Pick Pockets
| November 3, 2010It’s a little embarrassing but maybe more funny than embarrassing so ...
The other day I went to bring a package to a nice lady who lives a few streets up the hill from me. We’ve known each other for years.
She was very happy to receive the package from abroad. We chatted about life about how hard it is these days to find the right shidduchim about today’s crazy prices about where the world has gone to. …
Then she goes into her little drawer in the bookshelf and takes out twenty-five shekels for me to pay back the person who sent the package.
She continues talking and I not wanting to interrupt continue to keep eye contact while rummaging for my wallet in the pocketbook on the table. She keeps talking but she’s giving me kind of strange looks.
Meanwhile I can’t find my wallet. I check to see why it’s so hard and realize that it’s not my pocketbook — it’s hers. Mine was still on my shoulder.
Of course she knows I’m not a pickpocket and it was totally embarrassing. (Though it goes to show how easy it is to make mistakes and look in the wrong places for what we need.)
One of my pet intriguing thoughts to think about is why people find themselves in whatever “pocket” they may be in usual or unusual.

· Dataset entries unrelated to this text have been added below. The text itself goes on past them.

Source: an optimization exercise on an open RTL-to-GDS flow (aim: small area). Production flows keep margins and buffers that such runs may drop.
Function was checked by simulation only, so behaviour that the tests miss may differ from the original.
No activity file was given, so power comes from the tool's default toggle rates.

==> flow/design.v, too long to show whole: its modules and the start of the top module <==
// module Num24: 4658 lines
module Num24(clk, rst, JA_row, JA_col, START, RESTART, red, green, blue, hsync, vsync);
  // ...
==> flow/run.sh <==
#!/bin/bash
# synth_recipe.tcl (not shown) runs the flow's synth.tcl, then flattens the netlist and writes it again
# the make line also repeats each setting of config.mk as NAME=value (left out here)
make -C /OpenROAD-flow-scripts/flow DESIGN_CONFIG=/design/flow/config.mk WORK_HOME=/design/flow/orfs CLKGATE_MAP_FILE= SYNTH_SCRIPT=/design/flow/synth_recipe.tcl finish
==> flow/config.mk <==
export PLATFORM = sky130hd
export DESIGN_NAME = Num24
export DESIGN_NICKNAME = Num24
export VERILOG_FILES = /design/flow/design.v
export SDC_FILE = /design/flow/constraint.sdc
export NUM_CORES = 4
export LEC_CHECK = 0
export ABC_AREA = 1
export CAP_MARGIN = 20
export CORE_MARGIN = 2
export CORE_UTILIZATION = 70
export CTS_BUF_LIST = sky130_fd_sc_hd__clkbuf_8
export SLEW_MARGIN = 20
==> flow/constraint.sdc <==
create_clock -name core_clock -period 18.0 [get_ports {clk}]
set_input_delay 3.6000 -clock core_clock [delete_from_list [all_inputs] [get_ports {clk}]]
set_output_delay 3.6000 -clock core_clock [all_outputs]
set_load 0.01 [all_outputs]
==> run_results.csv, run 1 <==
group,metric,value,unit
worst_setup_path,r2r-end,"display_i_n3[0]",
clock_network,clk_pin_slew_worst_paths,0.08,ns
cells_and_area,area_delta_synth_final,7.47,%
hold_path,hold_path.class,"reg -> reg",
hold_path,holdPathStages,2,
cells_and_area,largest_cell_class,"multi-input gates",
yosys,synth-simple-area-share,27.0,%
clock_network,cts.path.max_buffers,2,
cells_and_area,diodes,0,
yosys,yosysUniqueCellTypes,66,
sta,fin_setup_tns,0,ns
yosys,synth-xor-area-share,4.76,%
die,die_area,17100,um^2
worst_setup_path,cpLargestDelayFamily,"compound AO/OA/AOI/OAI gates",
run_status,status,"finished clean",
sta,fmaxAchievable,61.1,MHz
clock_network,cts_hold_buffers,0,
cells_and_area,regMostFlops,"keypad_i_kr",
cells_and_area,nFillCells,1315,
routing,wire_per_inst,17.1,um
power_and_ir_drop,p_leak,5.57,nW
place,place_area,11500,um^2
yosys,synth-edff-count,0,
yosys,ys_ff_latch,121,
die,core_area,15800,um^2
worst_setup_path,max_stage_delay,0.61,ns
global_routing,grt_pass1_vias,10800,
clock_network,cts_sinks,121,
yosys,async_reset_ff_share,0,%
yosys,syn-instance-count,1715,
worst_setup_path,start_kind,"register",
worst_setup_path,cp.required,18.37,ns
yosys,synthAdderAreaFrac,12.9,%
power_and_ir_drop,internal_power,0.424,mW
cells_and_area,drive_gt1_share,8.69,%
yosys,netlist_top_cells_count,"inv_1, nand2_1, nor2_1",
cells_and_area,n_all_inverters,323,
cells_and_area,nonClockBufferCount,42,
global_routing,top_usage_layer,"met2",
power_and_ir_drop,power_leader,"clock",
cells_and_area,n_clock_buffer,20,
yosys,syn_avg_cell_area,6.55,um^2
cells_and_area,buffer_area_share,3.05,%
global_routing,grt_max_degree,54,
cells_and_area,register_area,2430,um^2
==> run 2, diff against run 1 <==
==> flow/flow/run.sh (new file) <==
#!/bin/bash
# The standard layout (standard.sh: standard synthesis, floorplan, place,
# CTS, route), with one change: clock tree synthesis inserts no dummy loads
# (the H-tree balancing cells that drive nothing). Output of the ORFS run goes
# to standard_flow.log; ORFS's per-step logs stay under orfs/logs/.
set -euo pipefail
export CTS_ARGS="-sink_clustering_enable -repair_clock_nets -buf_list sky130_fd_sc_hd__clkbuf_8 -dont_use_dummy_load"
bash standard.sh finish > standard_flow.log 2>&1
==> flow/standard.sh (new file) <==
#!/bin/bash
# synth_recipe.tcl (not shown) runs the flow's synth.tcl, then flattens the netlist and writes it again
# the make line also repeats each setting of config.mk as NAME=value (left out here)
make -C /OpenROAD-flow-scripts/flow DESIGN_CONFIG=/design/flow/config.mk WORK_HOME=/design/flow/orfs CLKGATE_MAP_FILE= SYNTH_SCRIPT=/design/flow/synth_recipe.tcl "${@:-finish}"
removed: flow/run.sh
==> run_results.csv, run 2 <==
group,metric,value,unit
run_status,status,"finished clean",
place,dp_hpwl,25000,um
die,ios,22,
worst_setup_path,max_stage_delay,0.75,ns
power_and_ir_drop,total_power,0.466,mW
worst_setup_path,path_class,"reg -> reg",
worst_setup_path,critPathLaunch,"display_i_s1r[0]",
cells_and_area,instances_no_fill,1941,
global_routing,grt_max_degree,54,
sta,hold_ws,0.422,ns
die,core_area,15800,um^2
yosys,synth_mux_area_share,0.0891,%
yosys,syn_avg_cell_area,6.55,um^2
yosys,synth_top_family_by_area,"simple AND/OR/NAND/NOR gates",
cells_and_area,regMostFlops,"keypad_i_kr",
hold_path,hold_path.class,"reg -> reg",
yosys,ys_ff_latch,121,
global_routing,grt_use_total,39.1,%
die,die_y,131,um
sta,setup_viol,0,
yosys,synth-xor-area-share,4.76,%
routing,vias,11800,
worst_setup_path,worstPathMaxFanout,18,
worst_setup_path,slowest_stage,"dfxtp_1",
worst_setup_path,cp.required,18.34,ns
global_routing,grt_pass1_vias,10800,
power_and_ir_drop,p_leak,5.49,nW
sta,finalCriticalPeriod,16.37,ns
sta,fmaxAchievable,61.1,MHz
sta,max_slew_margin,35.1,%
power_and_ir_drop,vdd_ir_drop_max,0.0652,mV
cells_and_area,largest_reg_flops,17,
yosys,synth_largest_area_cell,"dfxtp_1",
worst_setup_path,rr_worst_depth,118,
cells_and_area,fin_area,11900,um^2
worst_setup_path,crit_top_cell,"inv_1",
clock_network,clockRootBuffer,"clkbuf_8",
cells_and_area,drive_gt1_share,7.94,%
routing,drtIter0Drc,1155,
hold_path,holdPathStages,2,
run,cap_violations,0,
clock_network,cts.path.max_buffers,2,
yosys,synth_ff_type,"dfxtp_1",
yosys,async_reset_ff_share,0,%
routing,drtPass1Iterations,7,
sta,final_max_slew_viol_count,0,
yosys,synth_top_area_share,21.6,%
global_routing,grt_antenna_before_repair,0,
yosys,ys_seq_area_share,21.6,%
yosys,synth_fp_nets,1822,
yosys,yosys_warnings,1,
routing,wire_per_inst,17.2,um
worst_setup_path,start_kind,"register",
place,dp.cells,1908,
yosys,synth-edff-count,0,
die,fp-row-count,46,
worst_setup_path,end_kind,"register",
yosys,synth-simple-area-share,27.0,%
yosys,synthAdderAreaFrac,12.9,%
cells_and_area,diodes,0,
place,portBuffers,21,
hold_path,min_from,"keypad_i_kr[14]",
cells_and_area,mostFrequentLayoutCell,"inv_1",
die,start_util,71.2,%
clock_network,cts_sinks,121,
yosys,syn_area,11200,um^2
place,gp_congestion,1.05,
worst_setup_path,timing.rr.start,"display_i_s1r[0]",
clock_network,clk_pin_slew_worst_paths,0.08,ns
clock_network,clk_latency,0.43,ns
cells_and_area,area_delta_synth_final,5.78,%
die,die_area,17100,um^2
hold_path,hold_end,"keypad_i_kr[15]",
yosys,yosysUniqueCellTypes,66,
yosys,syn-instance-count,1715,
yosys,synth_most_common_cell,"inv_1",
cells_and_area,layout_common_cells,"inv_1, nand2_1, nor2_1, o21ai_0, dfxtp_1",
die,die_x,131,um
routing,wl,33300,um
worst_setup_path,ff2ff_setup_slack,1.63,ns
sta,fin_setup_tns,0,ns
global_routing,grt_overflow,0,
cells_and_area,nets,1834,
yosys,yosys-top-cells-area,"dfxtp_1, inv_1, nand2_1, ha_1, o21ai_0",
clock_network,numCtsBuffers,17,
place,place_area,11500,um^2
routing,drc,0,
global_routing,grt_pass1_wl,52600,um
yosys,netlist_top_cells_count,"inv_1, nand2_1, nor2_1",
worst_setup_path,r2r-end,"display_i_n3[0]",
routing,vias_per_cell,6.06,
routing,drtAntennaViolNets,0,
sta,hold_violations,0,
yosys,synth_compound_area_share,20.5,%
worst_setup_path,arrival,16.71,ns
power_and_ir_drop,power_density,39.2,nW/um^2
sta,fin_crit_sh,90.9,%
clock_network,cts_tree,"yes",
clock_network,htreeDepth,4,
sta,tightest_slew,0.967,ns
sta,skew,0.0320,ns
[run 2: through the flow]
step	setup WS (ns)	util (%)
4_1_cts	1.06	74.4
3_5_place_dp	1.13	72.9
5_1_grt	-0.134	75.3
2_1_floorplan	4.11	-
3_3_place_gp	1.95	72.9
6_report	1.63	75.3
[run 2: timing repair]
action	in CTS	in global routing
resized for setup	0	11
hold buffers	0	0
buffers inserted	0	16
endpoints found under the setup margin	0	8
[run 2: final cells by class]
class	count	area (um^2)
Multi-Input combinational cell	1220	7350
Sequential cell	121	2430
Timing Repair Buffer	44	383
Tap cell	216	270
Clock buffer	17	234
Inverter	323	1220
Fill cell	1357	3890
[run 2: metal layers]
| layer | global-route usage (%) | part of all wire (%) | vias to the layer above |
|---|---|---|---|
| li1 | - | - | 5605 |
| met1 | 48.5 | 40 | 5324 |
| met3 | 8.27 | 10 | 145 |
| met2 | 63.8 | 45 | 683 |
| met4 | 21.5 | 5.2 | 0 |
| met5 | 0 | 0 | - |
[run 2: power breakdown]
part           switching (mW)  total (mW)  internal, mW
Clock                  0.0973       0.180        0.0830
Combinational          0.0101      0.0151       0.00501
Sequential            0.00149       0.271         0.269
Total                   0.109       0.466         0.357
[run 2: worst max-delay path: cells and delay by family, from the launching register on]
family	cells	cell delay (ns)
buffers and inverters	27	1.83
AOI/OAI and AO/OA	27	4.91
xor gates and xnor gates	6	1.19
DFF	1	0.75
and+or+nand+nor	39	4.10
adders and majority gates	19	3.49
[run 2: worst max-delay path by stage]
stage	to	slack (ns)
floorplan	display_i_n2[0]	4.11
global placement	display_i_n2[0]	1.95
detailed placement	display_i_n3[0]	1.13
CTS	display_i_n3[0]	1.06
global route	display_i_n3[0]	-0.13
finish	display_i_n3[0]	1.63
[run 2: kinds of logic (layout without fill, tap and decap cells)]
group	Yosys count	count (layout)
xor+xnor	61	61
mux	1	1
buf+inv	374	384
fa+ha+maj	99	99
compound gates	387	387
flops	121	121
simple gates	672	672
==> run 3, diff against run 2 <==
==> flow/flow/run.sh (replaced) <==
#!/bin/bash
# The standard layout (standard.sh: standard synthesis, floorplan, place,
# CTS, route), with two changes:
# - every input and output port still gets a buffer, but a
#   sky130_fd_sc_hd__buf_1 rather than the default delay buffer;
# - clock tree synthesis inserts no dummy loads (the H-tree balancing cells
#   that drive nothing).
# Output of the ORFS run goes to standard_flow.log; ORFS's per-step logs stay
# under orfs/logs/.
set -euo pipefail
export BUFFER_PORTS_ARGS="-buffer_cell sky130_fd_sc_hd__buf_1"
export CTS_ARGS="-sink_clustering_enable -repair_clock_nets -buf_list sky130_fd_sc_hd__clkbuf_8 -dont_use_dummy_load"
bash standard.sh finish > standard_flow.log 2>&1
==> run_results.csv, run 3 <==
group,metric,value,unit
sta,fin_crit_sh,89.1,%
clock_network,clockRootBuffer,"clkbuf_8",
sta,tightest_slew,0.925,ns
clock_network,cts_tree,"yes",
cells_and_area,layout_common_cells,"inv_1, nand2_1, nor2_1, o21ai_0, dfxtp_1",
clock_network,numCtsBuffers,17,
worst_setup_path,cp_num_buf_inv,27,
sta,hold_ws,0.433,ns
die,fp-row-count,46,
sta,skew,0.0244,ns
sta,fin_setup_tns,0,ns
yosys,yosys-top-cells-area,"dfxtp_1, inv_1, nand2_1, ha_1, o21ai_0",
worst_setup_path,cp.required,18.37,ns
power_and_ir_drop,power_density,39.4,nW/um^2
clock_network,cts.path.max_buffers,2,
run,cap_violations,0,
die,ios,22,
clock_network,htreeDepth,4,
yosys,syn-instance-count,1715,
routing,wl_met3,3100,um
worst_setup_path,ff2ff_setup_slack,1.95,ns
yosys,synth_ff_type,"dfxtp_1",
sta,finalCriticalPeriod,16.05,ns
worst_setup_path,path_class,"reg -> reg",
sta,max_slew_margin,37.7,%
sta,setup_viol,0,
sta,hold_violations,0,
routing,wl_met1,13100,um
place,dp_hpwl,24900,um
die,die_x,131,um
worst_setup_path,start_kind,"register",
cells_and_area,regMostFlops,"keypad_i_kr",
yosys,ys_seq_area_share,21.6,%
global_routing,grt_antenna_before_repair,0,
yosys,synth_top_area_share,21.6,%
yosys,synth_fp_nets,1822,
routing,drc,0,
yosys,syn_avg_cell_area,6.55,um^2
yosys,yosys_warnings,1,
global_routing,grt_overflow,0,
global_routing,grt_max_degree,56,
die,core_area,15800,um^2
place,gp_congestion,1.04,
worst_setup_path,crit_top_cell,"nand2_1",
yosys,synth_most_common_cell,"inv_1",
global_routing,grt_use_total,38.8,%
cells_and_area,nets,1832,
hold_path,hold_path.class,"reg -> reg",
worst_setup_path,end_kind,"register",
clock_network,clk_pin_slew_worst_paths,0.08,ns
die,die_y,131,um
routing,drtIter0Drc,1115,
routing,dr_wl_met2,15000,um
clock_network,clk_latency,0.45,ns
routing,wire_per_inst,17.0,um
worst_setup_path,arrival,16.42,ns
die,die_area,17100,um^2
cells_and_area,largest_reg_flops,17,
clock_network,cts_hold_buffers,0,
yosys,synth-edff-count,0,
worst_setup_path,cpLargestDelayFamily,"compound AO/OA/AOI/OAI gates",
yosys,ys_ff_latch,121,
worst_setup_path,max_stage_delay,0.49,ns
cells_and_area,area_delta_synth_final,4.67,%
global_routing,grt_pass1_vias,10600,
run_status,status,"finished clean",
routing,dr.max_layer_used,"met4",
global_routing,grt_pass1_wl,51700,um
worst_setup_path,worstPathMaxFanout,18,
power_and_ir_drop,vdd_ir_drop_max,0.0571,mV
sta,fmaxAchievable,62.3,MHz
routing,vias,11700,
worst_setup_path,slowest_stage,"dfxtp_4",
yosys,syn_area,11200,um^2
yosys,netlist_top_cells_count,"inv_1, nand2_1, nor2_1",
sta,final_max_slew_viol_count,0,
place,portBuffers,21,
clock_network,cts_sinks,121,
yosys,async_reset_ff_share,0,%
routing,wl,33000,um
routing,drtAntennaViolNets,0,
cells_and_area,drive_gt1_share,8.13,%
power_and_ir_drop,p_leak,5.44,nW
routing,vias_per_cell,6.01,
routing,drtPass1Iterations,6,
cells_and_area,mostFrequentLayoutCell,"inv_1",
yosys,yosysUniqueCellTypes,66,
yosys,synth_largest_area_cell,"dfxtp_1",
sta,rsz0062_at_grt,"false",
die,start_util,71.2,%
cells_and_area,diodes,0,
==> run 3: cell counts after synthesis <==
Identical to the previous run, type by type.
==> run 3: worst reg2reg max path: cells and delay by family, from the launching register on <==
family / cells / cell delay (ns)
AOI/OAI and AO/OA: 28 / 4.65
DFF: 1 / 0.49
and+or+nand+nor: 46 / 4.45
xor gates and xnor gates: 4 / 0.68
adders and majority gates: 19 / 3.62
buffers and inverters: 27 / 2.09
==> run 3: through the flow <==
step / std cells / setup slack [ns] / util (%) / instance area, um^2 / power [mW]
after CTS: 1928 / 1.27 / 73.7 / 11600 / 0.463
final: 1939 / 1.95 / 74.5 / 11800 / 0.463
after floorplan: 1715 / 4.11 / - / 11200 / 0.286
after global placement: 1911 / 2.07 / 72.2 / 11400 / 0.290
after global routing: 1939 / 0.0120 / 74.5 / 11800 / 0.474
after detailed placement: 1911 / 1.33 / 72.2 / 11400 / 0.291
==> run 3: worst paths after layout <==
| check | from | endpoint | depth (start not counted) |
|---|---|---|---|
| worst max-delay path | display_i_s2r[0] | display_i_n2[0] | 124 |
| worst min-delay path | keypad_i_kr[9] | keypad_i_kr[10] | 2 |
| worst max register to register | display_i_s2r[0] | display_i_n2[0] | 124 |
| worst min register to register | keypad_i_kr[9] | keypad_i_kr[10] | 2 |
==> run 3: logic make-up (layout without fill, tap and decap cells) <==
| kind of cell | after synthesis | count (layout) | synth area share [%] |
|---|---|---|---|
| AOI/OAI and AO/OA | 387 | 387 | 20.5 |
| and+or+nand+nor | 672 | 672 | 27.0 |
| adders and majority gates | 99 | 99 | 12.9 |
| xor gates and xnor gates | 61 | 61 | 4.76 |
| muxes | 1 | 1 | 0.0891 |
| buffers and inverters | 374 | 382 | 13.2 |
| DFF | 121 | 121 | 21.6 |
==> run 3: cell type report <==
cell class,instances,area (um^2)
Fill cell,1364,4010
Multi-Input combinational cell,1220,7360
Inverter,323,1220
Clock buffer,17,234
Tap cell,216,270
Timing Repair Buffer,42,238
Sequential cell,121,2430
==> run 3: what timing repair did <==
item / CTS / global route
buffers inserted: 0 / 11
resized for setup: 0 / 18
hold endpoints to repair: 0 / 0
endpoints found under the setup margin: 0 / 8
==> run 3: power breakdown <==
part           switching [mW]  total (mW)  internal (mW)  leakage (nW)
clock                  0.0954       0.178         0.0827         0.122
sequential            0.00143       0.271          0.269         0.980
combinational          0.0103      0.0141        0.00387          4.33
total                   0.107       0.463          0.356          5.44
==> run 3: metal layers <==
metal / global-route usage (%) / up-vias
met5: 0 / -
met4: 22.3 / 0
met3: 9.77 / 136
met2: 63.1 / 573
met1: 47.1 / 5347
li1: - / 5595

what the ideal ports hide:
In the flow no input, the clock included, has a driving cell. The finished layouts below were timed again as built, in two steps.
Step 1, drivers: a clkbuf_16 drives clk and a buf_2 each remaining input, both assumed.
Step 2 moves the port delays by t, midway between the first and last clock arrival at a register: inputs arrive t later, outputs are due t later. That takes back most of the time a late clock gives input paths.
Three values: no drivers, after step 1, after step 2; two values: the first two.
| run | t, ns | slack for setup (ns) | worst setup path after step 2 | latest minus earliest clock arrival (ns) | worst register clock-pin slew, ns |
|---|---|---|---|---|---|
| run 1 | 0.482 | 1.632 / 1.632 / 1.632 | register to register | 0.022 / 0.022 | 0.09 / 0.09 |
| run 2 | 0.463 | 1.633 / 1.633 / 1.633 | register to register | 0.034 / 0.033 | 0.08 / 0.08 |
| run 3 | 0.482 | 1.954 / 1.954 / 1.954 | register to register | 0.029 / 0.030 | 0.08 / 0.08 |
After both steps every run listed still meets setup and hold.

Why is it that someone has to freeze and eat raw fish in Antarctica while someone else runs around barefoot in Thailand?
Does a person can a person somehow pick his or her “pocket” in the world in life? Or is this one of the predestined variables a person’s given as Rav Dessler writes about? Do those variables can those variables be changed according to our choices?
There’s this video game. The teams and players are set according to the program yet each time a player makes a certain move the entire program changes and the position of each player changes too.
Was Yosef supposed to sit in jail? Were we destined to go down to Mitzrayim?
Seems so.
But once we’re in our “pocket” how we stay how we try or don’t try to get out how we react once we’re out is where the “Free Choice Zone” comes into play.
We’re supposed to always remember how Hashem took us out of Mitzrayim. Why? One reason is because it reminds us that our purpose in the world is to break free of our straits (Mitzrayim means “straits”) to escape whatever constrains or confines us spiritually. These could be outer circumstances or inner limitations or both.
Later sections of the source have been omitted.